And so we find we desire:

\(\displaystyle -2b+a+5=0\)

\(\displaystyle -2a+b-4=0\)

You should find:

\(\displaystyle (a,b)=(-1,2)\)

And this leaves us with:

\(\displaystyle \d{Y}{X}=\frac{2Y-X}{2X-Y}\)

Can you proceed?
 
  • #5
Since several days have passed with no further feedback from the OP, I will finish the problem...

On the right, let's divide each term in the numerator and denominator by $X$ to obtain:

\(\displaystyle \d{Y}{X}=\frac{2\frac{Y}{X}-1}{2-\frac{Y}{X}}\)

Next, we may use the substitution:

\(\displaystyle Y=uX\,\therefore\,\d{Y}{X}=u+X\d{u}{X}\)

And we now have:

\(\displaystyle u+X\d{u}{X}=\frac{2u-1}{2-u}\)

Subtract through by $u$:

\(\displaystyle X\d{u}{X}=\frac{2u-1}{2-u}-u=\frac{2u-1-u(2-u)}{2-u}=\frac{u^2-1}{2-u}\)

Separate variables and use partial fraction decomposition:

\(\displaystyle \left(\frac{1}{u-1}-\frac{3}{u+1}\right)\,du=\frac{2}{X}\,dx\)

Integrating, we obtain:

\(\displaystyle \ln\left|\frac{u-1}{(u+1)^3}\right|=\ln\left|c_1X^2\right|\)

And this implies:

\(\displaystyle \frac{u-1}{(u+1)^3}=c_1X^2\)

Back-substituting for $u$, we have:

\(\displaystyle \frac{\frac{Y}{X}-1}{\left(\frac{Y}{X}+1\right)^3}=c_1X^2\)

\(\displaystyle \frac{X-Y}{\left(X+Y\right)^3}=c_2\)

Back-substitute for $X$ and $Y$:

\(\displaystyle \frac{(x-1)-(y+2)}{\left((x-1)+(y+2)\right)^3}=c_2\)

\(\displaystyle \frac{x-y-3}{\left(x+y+1\right)^3}=c_2\)

Now, use the given initial conditions to find the value of the parameter $c_2$:

\(\displaystyle \frac{1-1-3}{\left(1+1+1\right)^3}=c_2\implies c_2=-\frac{1}{9}\)

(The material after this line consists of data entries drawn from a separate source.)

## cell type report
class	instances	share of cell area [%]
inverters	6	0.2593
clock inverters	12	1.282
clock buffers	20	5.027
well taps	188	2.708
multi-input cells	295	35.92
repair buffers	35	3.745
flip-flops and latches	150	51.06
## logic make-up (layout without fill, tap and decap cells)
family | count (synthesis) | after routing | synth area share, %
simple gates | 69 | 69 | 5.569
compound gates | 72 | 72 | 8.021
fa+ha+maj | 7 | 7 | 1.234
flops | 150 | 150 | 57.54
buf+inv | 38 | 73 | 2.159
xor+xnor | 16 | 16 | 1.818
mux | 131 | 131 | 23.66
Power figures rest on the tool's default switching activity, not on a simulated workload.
File: ./design.v
module chipmunk
	#(parameter addrSize = 12)
	(input clk,
	 input reset,
	 input [addrSize-1:0] startPC,
	 input [7:0] dataBus,
	 output [7:0] dataBusWrite,
	 output reg [addrSize-1:0] addrBus,
	 output weMem,
	 output done);
	reg [7:0] aReg;               
	reg [7:0] xReg;               
	reg [7:0] yReg;               
	reg [5:0] spReg;              
	reg [addrSize-1:0] pcReg;     
	reg [addrSize-1:0] pcRegAlt;  
	reg [addrSize-1:0] eaReg;     
	reg [7:0] dataReg;            
	wire [7:0] dataRegPlus = dataReg+1;  
	reg cFlagReg, zFlagReg, nFlagReg;
	reg [5:0] opcode;             
	reg [1:0] parameter_size;     
	reg [3:0] state;              
	reg finished;                 
	reg [7:0] dataBusOutput;        
	reg [3:0] nextState;            
	wire [7:0] addSubResult;        
	wire addSubCarryOut;
	wire [7:0] shifterResult;       
	wire shifterCarry;
	wire [7:0] bitOperationResult;  
	wire OpLoadA         = opcode[5:1] == 5'b00000;
	wire OpLoadX         = opcode[5:1] == 5'b00001;
	wire OpLoadY         = opcode[5:1] == 5'b00010;
	wire OpIncDecMem     = opcode[5:2] == 4'b0111 && opcode[0];
	wire OpRolRorMem     = (opcode == 6'b011001 || opcode == 6'b011011);
	wire OpIncDec        = opcode[5:1] == 5'b10101;
	wire OpInxDex        = opcode[5:1] == 5'b10110;
	wire OpInyDey        = opcode[5:1] == 5'b10111;
	wire OpSta           = opcode == 6'b100001;
	wire OpStx           = opcode == 6'b100011;
	wire OpSty           = opcode == 6'b100101;
	wire OpLdaY          = opcode == 6'b101000;
	wire OpStaY          = opcode == 6'b101001;
	wire OpIndexY        = opcode[5:1] == 5'b10100;  
	wire OpSetCarryFlag  = opcode[5:1] == 5'b00011;
	wire OpUseAdder      = opcode[5:3] == 3'b001;
	wire OpUseBitOp      = opcode[5:2] == 4'b0100;
	wire OpUseShifter    = opcode[5:2] == 4'b0110;
	wire OpAdderUseCarry = opcode[5:2] == 4'b0011;
	wire OpCpx           = opcode[5:1] == 5'b01011;
	wire OpCpy           = opcode == 6'b011100;
	wire OpDoCompare     = opcode[5:2] == 4'b0101 || OpCpy;
	wire OpSubtractInstead = OpDoCompare ||                           
	                         (opcode[5:3] == 3'b001 && opcode[1]) ||  
	                         (opcode[5:3] == 3'b101 && opcode[0]);    
	wire aluUseX         = OpCpx || OpInxDex;
	wire aluUseY         = OpCpy || OpInyDey;
	reg OpReadMemory;  
	wire OpReadMemory2   = dataBus[2] && !dataBus[7] && dataBus[7:2] != 6'b000111;  
	wire OpBranch        = opcode[5:3] == 3'b111;  
	wire flagsMatch      = (!opcode[2] && (!opcode[1] || (opcode[0] == nFlagReg)))     
                        || (opcode[2]  && ((!opcode[1] && (opcode[0] == zFlagReg))     
                                         || (opcode[1] && (opcode[0] == cFlagReg))));  
	wire BranchTaken     = OpBranch && flagsMatch;
	always @(posedge clk) begin
		if (!reset)
			finished <= 0;
		else if(state == 4'b0000 && dataBus == 8'h83)  
			finished <= 1;
	end
	always @(posedge clk) begin
		if (!reset)
			state <= 4'b0000;
		else 
			state <= nextState; 
	end
	always @(posedge clk) begin
		if (state == 4'b0000) begin
			opcode <= dataBus[7:2];
			parameter_size <= dataBus[1:0];
			eaReg <= 0;    
			OpReadMemory <= OpReadMemory2;
			dataReg <= (dataBus[7:3] == 5'b10101 || dataBus[7:3] == 5'b10110 || dataBus[7:3] == 5'b10111);
		end else if(state == 4'b0001) begin  
			dataReg <= dataBus;
			eaReg[7:0] <= dataBus;
		end else if(state == 4'b0010 || state == 4'b1111)  
			eaReg[addrSize-1:8] <= dataBus;
		else if(state == 4'b0101)  
			dataReg <= dataBus + (OpIncDecMem ? (opcode[1] ? 8'hff : 8'h01): 0);
		else if (state == 4'b0011 || state == 4'b0100)  
			eaReg <= eaReg + ((state == 4'b0100) ? yReg : xReg);
		else if (state == 4'b0111)  
			eaReg <= {{8{dataReg[7]}}, dataReg[7:0]} + pcReg;
		else if (state == 4'b1110)  
			eaReg[7:0] <= dataBus;
	end
	always @(posedge clk) begin
		if (!reset)
			spReg <= 6'b111111;
		else if (state == 4'b1100 ||
		        (state == 4'b0000 &&
					((dataBus[7:5] == 3'b110 && dataBus[2])  
					|| (dataBus[7:2] == 6'b100111))  
				))
			spReg <= spReg + 1'b1;  
		else if (state == 4'b1000 || state == 4'b1010 || state == 4'b1011)
			spReg <= spReg - 1'b1;  
	end
	wire [7:0] aluLeft = aluUseX ? xReg : (aluUseY ? yReg : aReg);
	assign { addSubCarryOut, addSubResult } = 
		OpAdderUseCarry ? (OpSubtractInstead ?  
			aluLeft + {1'b0, ~dataReg[7:0]} + cFlagReg
			: aluLeft + dataReg + cFlagReg)
		: (OpSubtractInstead ?  
			aluLeft + {1'b0, ~dataReg[7:0]} + 1'b1  
			: aluLeft + dataReg);
	assign bitOperationResult = opcode[1] ? (aReg ^ dataReg) : ~(aReg | dataReg);
	wire [7:0] shifterLeft = opcode[0] ? dataReg : aReg;
	assign shifterResult = opcode[1] ?  
			(shifterLeft >> 1) | ((opcode[0] && cFlagReg) ? 8'b10000000 : 8'b00000000)  
			:(shifterLeft << 1) | ((opcode[0] && cFlagReg) ? 8'b00000001 : 8'b00000000);
	assign shifterCarry = opcode[1] ? shifterLeft[0] : shifterLeft[7];
	always @(posedge clk) begin
		if (state == 4'b0110) begin
			if (OpLoadA || OpLdaY)  
				aReg <= dataReg;
			else if (OpUseAdder || OpIncDec)  
				aReg <= addSubResult;
			else if (OpUseBitOp)  
				aReg <= bitOperationResult;
			else if (OpUseShifter && !opcode[0])  
				aReg <= shifterResult;
			else if (opcode == 6'b100100 || opcode == 6'b100110)  
				aReg <= xReg;
		end else if(state == 4'b1001 && opcode[2:1] == 2'b01)  
			aReg <= dataBus;
	end
	always @(posedge clk) begin
		if (state == 4'b0110) begin
			if (OpLoadX)  
				xReg <= dataReg;
			else if(OpInxDex)  
				xReg <= addSubResult;
			else if (opcode == 6'b100010 || opcode == 6'b100110)  
				xReg <= aReg;
		end else if(state == 4'b1001 && opcode[2:1] == 2'b10)  
			xReg <= dataBus;
	end
	always @(posedge clk) begin
		if (state == 4'b0110) begin
			if (OpLoadY)  
				yReg <= dataReg;
			else if(OpInyDey)  
				yReg <= addSubResult;
		end else if(state == 4'b1001 && opcode[2:1] == 2'b11)  
			yReg <= dataBus;
	end
	always @(posedge clk) begin
		if (state == 4'b0110) begin
			if (OpSetCarryFlag)  
				cFlagReg <= opcode[0];
			else if (OpUseAdder || OpDoCompare || OpIncDec || OpInxDex || OpInyDey) begin  
				nFlagReg <= addSubResult[7];
				zFlagReg <= (addSubResult == 8'b00000000) ? 1 : 0;
				if (OpUseAdder || OpDoCompare)  
					cFlagReg <= addSubCarryOut;
			end else if(OpUseBitOp) begin
				nFlagReg <= bitOperationResult[7];
				zFlagReg <= (bitOperationResult == 8'b00000000) ? 1 : 0;
			end else if(OpUseShifter) begin
				nFlagReg <= shifterResult[7];
				zFlagReg <= (shifterResult == 8'b00000000) ? 1 : 0;
				cFlagReg <= shifterCarry;
			end else if(OpLoadA || OpLoadX || OpLoadY || OpIncDecMem) begin
				nFlagReg <= dataReg[7];
				zFlagReg <= (dataReg == 8'b00000000) ? 1 : 0;
			end
		end else if(state == 4'b1001 && opcode[2:1] == 2'b00)
			{nFlagReg, zFlagReg, cFlagReg} <= dataBus[2:0];
	end
	always @(posedge clk) begin
		if (!reset)
			pcReg <= startPC; 
		else if(state == 4'b0000 || state == 4'b0001 || state == 4'b0010)
			pcReg <= pcReg + 1'b1;
		else if(state == 4'b0110 && BranchTaken) begin
			pcRegAlt <= pcReg;                  
			pcReg <= eaReg;
		end else if(state == 4'b1100) begin
			pcRegAlt[7:0] <= dataBus;           
		end else if(state == 4'b1101) begin
			pcReg <= {pcRegAlt[7:0], dataBus};  
		end
	end
	always @* begin
		case (state)
			4'b0101, 4'b0110:  
				addrBus <= eaReg;
			4'b1000, 4'b1001, 4'b1010, 4'b1011, 4'b1100, 4'b1101: 
				addrBus <= { {(addrSize-9){1'b0}}, 1'b1, 1'b1, 1'b1, spReg };  
			4'b0000, 4'b0001, 4'b0010:  
				addrBus <= pcReg;
			4'b1110:
				addrBus <= {{(addrSize-8){1'b0}}, dataReg};
			4'b1111:
				addrBus <= {{(addrSize-8){1'b0}}, dataRegPlus};
			default:
				addrBus <= {{addrSize}{1'bx}};
		endcase
	end
	always @* begin
		if (state == 4'b0110 && (OpSta || OpStaY))
			dataBusOutput <= aReg;
		else if (state == 4'b0110 && OpStx)
			dataBusOutput <= xReg;
		else if (state == 4'b0110 && OpSty)
			dataBusOutput <= yReg;
		else if (state == 4'b0110 && OpRolRorMem)  
			dataBusOutput <= shifterResult;
		else if (state == 4'b0110 && OpIncDecMem)  
			dataBusOutput <= dataReg;
		else if (state == 4'b1000)  
			dataBusOutput <= (opcode[2:1] == 2'b00) ? {1'b0, 1'b0, 1'b0, 1'b0, 1'b0, nFlagReg, zFlagReg, cFlagReg} :
			                 (opcode[2:1] == 2'b01) ? aReg :
			                 (opcode[2:1] == 2'b10) ? xReg :
			                 yReg;
		else if (state == 4'b1010)
			dataBusOutput <= pcRegAlt[7:0];
		else if (state == 4'b1011)
			dataBusOutput <= { {(16-addrSize){1'b0}}, pcRegAlt[addrSize-1:8] };
		else
			dataBusOutput <= 8'bxxxxxxxx;
	end
	wire writeCycle =  ((state == 4'b0110 && (OpSta || OpStx || OpSty || OpStaY || OpIncDecMem || OpRolRorMem)) || state == 4'b1000 || state == 4'b1010 || state == 4'b1011);
	assign weMem = !(writeCycle & !clk);  
	assign dataBusWrite = dataBusOutput;  
	assign done = finished;
	always @* begin		
		case (state)
			4'b0000:
				nextState = (dataBus[7:2] == 6'b100111) ? 4'b1100 :
					((dataBus[7:5] == 3'b110 && !dataBus[2]) ? 4'b1000 : 
					((dataBus[7:5] == 3'b110 && dataBus[2]) ? 4'b1001 :
					(dataBus[0] || dataBus[1]) ? 4'b0001 :
					(OpReadMemory2 ? 4'b0101 : 4'b0110)));
			4'b0001:
				nextState = parameter_size[1] ? 4'b0010 :   
				           (OpReadMemory ? 4'b0101 :     
				           (OpBranch ? 4'b0111 :          
				           (OpIndexY ? 4'b1110 :                 
				           4'b0110)));                         
			4'b0010:
				nextState = parameter_size[0] ? 4'b0011 :         
				(OpReadMemory ? 4'b0101 :                
				(OpIndexY ? 4'b0100 :                             
				4'b0110));
			4'b0011:
				nextState = OpReadMemory ? 4'b0101 : 4'b0110;
			4'b0101, 4'b0111:               
				nextState = 4'b0110;
			4'b0110:
				nextState = (BranchTaken && opcode[2:0] == 3'b001) ? 4'b1010 : 4'b0000;  
			4'b1011, 4'b1101, 4'b1001, 4'b1000:
				nextState = 4'b0000;
			4'b0100:
				nextState = OpLdaY ? 4'b0101 : 4'b0110;
			4'b1100:
				nextState = 4'b1101;
			4'b1010:
				nextState = 4'b1011;
			4'b1110:  
				nextState = 4'b1111;
			4'b1111:  
				nextState = 4'b0100;
		endcase
	end
endmodule
### design/flow/config.mk
export PLATFORM = sky130hd
export DESIGN_NAME = decode
export DESIGN_NICKNAME = decode
export VERILOG_FILES = /design/flow/design.v
export SDC_FILE = /design/flow/constraint.sdc
export NUM_CORES = 4
export LEC_CHECK = 1
export CORE_AREA = 10 10 102 102
export DIE_AREA = 0 0 112 112
### design/flow/constraint.sdc
current_design decode

set clk_period 1.4
set clk_io_pct 0.2

create_clock -name clk0 -period $clk_period [get_ports {clk}]

set non_clock_inputs [all_inputs -no_clocks]
set_input_delay [expr $clk_period * $clk_io_pct] -clock clk0 $non_clock_inputs
set_output_delay [expr $clk_period * $clk_io_pct] -clock clk0 [all_outputs]
$ cat flow/run.sh
#!/bin/bash
# OpenROAD 26Q1-2900-gdf79404cd8, Yosys 0.63+post, stock flow scripts
make -C /OpenROAD-flow-scripts/flow DESIGN_CONFIG=/design/flow/config.mk WORK_HOME=/design/flow/orfs finish
$ cat flow/config.mk
export PLATFORM = sky130hd
export DESIGN_NAME = Mux_4_16
export DESIGN_NICKNAME = Mux_4_16
export VERILOG_FILES = /design/flow/design.v
export SDC_FILE = /design/flow/constraint.sdc
export NUM_CORES = 4
export LEC_CHECK = 1
export CORE_AREA = 10 10 70 70
export DIE_AREA = 0 0 80 80
$ cat flow/design.v
module Mux_4_16(
						input [15:0] Mux_input_16_0,
						input [15:0] Mux_input_16_1,
						input  select,
						output [15:0] Mux_out_16
				);
	reg [15:0] Mux_out;
	assign Mux_out_16 = Mux_out;
	always@(*) begin
		casex(select)
			1'b0:	begin
						Mux_out = Mux_input_16_0;
					end
			1'b1: 	begin 
						Mux_out = Mux_input_16_1;
					end
			default:	begin
							Mux_out = 16'hxxxx;
						end
		endcase
	end
endmodule
$ cat flow/constraint.sdc
current_design Mux_4_16

set clk_period 1.0
set clk_io_pct 0.2

create_clock -name clk0 -period $clk_period

set non_clock_inputs [all_inputs -no_clocks]
set_input_delay [expr $clk_period * $clk_io_pct] -clock clk0 $non_clock_inputs
set_output_delay [expr $clk_period * $clk_io_pct] -clock clk0 [all_outputs]
## design.v

```verilog
module FSM_exemem(
	input clk,
	input reset,
	output [15:0] dataOut1,
	output [15:0] dataOut2
);
reg [3:0] state;
reg [3:0] nextstate;
reg [15:0] dataIn1;
reg [15:0] dataIn2;
reg [7:0] addr1;
reg [7:0] addr2;
reg we1;
reg we2;
parameter initializeMem   = 2'b00;
parameter setValuesInMem  = 2'b01;
parameter readDataFromMem = 2'b10;
exemem memory (
	.dataIn1(dataIn1),
	.addr1(addr1),
	.dataIn2(dataIn2),
	.addr2(addr2),
	.we1(we1),
	.we2(we2),
	.clk(clk),
	.dataOut1(dataOut1),
	.dataOut2(dataOut2)
);
always @(posedge clk) begin
	if(~reset) state <= initializeMem;
   else state <= nextstate;
end
always @(*) begin
	case(state)
		initializeMem: begin
			dataIn1 <= 16'b0;
			dataIn2 <= 16'b0;
			addr1 <= 8'b0;
			addr2 <= 8'b0;
			we1 <= 1'b0;
			we2 <= 1'b0;		
		end
		setValuesInMem: begin
			dataIn1 <= 16'd69;
			dataIn2 <= 16'd21;
			addr1 <= 8'd1;
			addr2 <= 8'd3;
			we1 <= 1'b1;
			we2 <= 1'b1;		
		end
		readDataFromMem: begin 
			dataIn1 <= 16'd69;
			dataIn2 <= 16'd21;
			addr1 <= 8'd1;
			addr2 <= 8'd3;
			we1 <= 1'b0;
			we2 <= 1'b0;		
		end 
		default: begin
			dataIn1 <= 16'b0;
			dataIn2 <= 16'b0;
			addr1 <= 8'b0;
			addr2 <= 8'b0;
			we1 <= 1'b0;
			we2 <= 1'b0;
		end
	endcase	
end
always@(*) begin
	case(state)
		initializeMem: begin
			nextstate <= setValuesInMem;
		end
		setValuesInMem: begin
			nextstate <= readDataFromMem;
		end
		readDataFromMem: begin
			nextstate <= initializeMem;
		end
		default: begin
			nextstate <= initializeMem;
		end
	endcase
end
endmodule 
module exemem #(parameter DATA_WIDTH=16, parameter ADDR_WIDTH=10) (
	input [(DATA_WIDTH-1):0] dataIn1,
	input [(ADDR_WIDTH-1):0] addr1,
	input [(DATA_WIDTH-1):0] dataIn2,
	input [(ADDR_WIDTH-1):0] addr2,
	input                    we1, we2, clk,
	output wire [(DATA_WIDTH-1):0] dataOut1,
	output wire [(DATA_WIDTH-1):0] dataOut2
);
reg [DATA_WIDTH-1:0] ram[2**ADDR_WIDTH-1:0];
reg [ADDR_WIDTH-1:0] addr1_reg;
reg [ADDR_WIDTH-1:0] addr2_reg;
always @(posedge clk) begin
	if(we1) begin 
		ram[addr1] <= dataIn1;
	end if(we2) begin
		ram[addr2] <= dataIn2;
	end
	addr1_reg <= addr1;
	addr2_reg <= addr2;
end
assign dataOut1 = ram[addr1_reg];
assign dataOut2 = ram[addr2_reg];
endmodule
```
[./design.v]
module dec(decin,seg0,seg1);
input [4:0] decin;  
output reg [3:0] seg0;
output reg [3:0] seg1;
   reg [12:0] shift;
   integer i;
   always @(decin)
   begin
      shift[12:5] = 0;
      shift[4:0] = decin;
      for (i=0; i<5; i=i+1) begin
         if (shift[8:5] >= 5)
            shift[8:5] = shift[8:5] + 3;
         if (shift[12:9] >= 5)
            shift[12:9] = shift[12:9] + 3;                
         shift = shift << 1;
      end
      seg1 = shift[12:9];
      seg0 = shift[8:5];
  end
endmodule
[./constraint.sdc]
current_design dec

set clk_period 1.1
set clk_io_pct 0.2

create_clock -name clk0 -period $clk_period

set non_clock_inputs [all_inputs -no_clocks]
set_input_delay [expr $clk_period * $clk_io_pct] -clock clk0 $non_clock_inputs
set_output_delay [expr $clk_period * $clk_io_pct] -clock clk0 [all_outputs]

Thus, the implicit solution satisfying the given IVP is:

\(\displaystyle \frac{y-x+3}{\left(y+x+1\right)^3}=\frac{1}{9}\)
 

FAQ: Need help setting up Differential Equation to solve

What is a differential equation?

A differential equation is a mathematical equation that describes the relationship between a function and its derivatives. It involves the use of derivatives to model the rate of change of a system over time. It is commonly used in many fields of science, including physics, engineering, and biology.

How do I set up a differential equation?

The first step in setting up a differential equation is to identify the variables and parameters involved in the system. Next, you will need to determine the order of the equation, which is the highest derivative present. Then, you can use the appropriate rules and techniques to write the equation in its standard form.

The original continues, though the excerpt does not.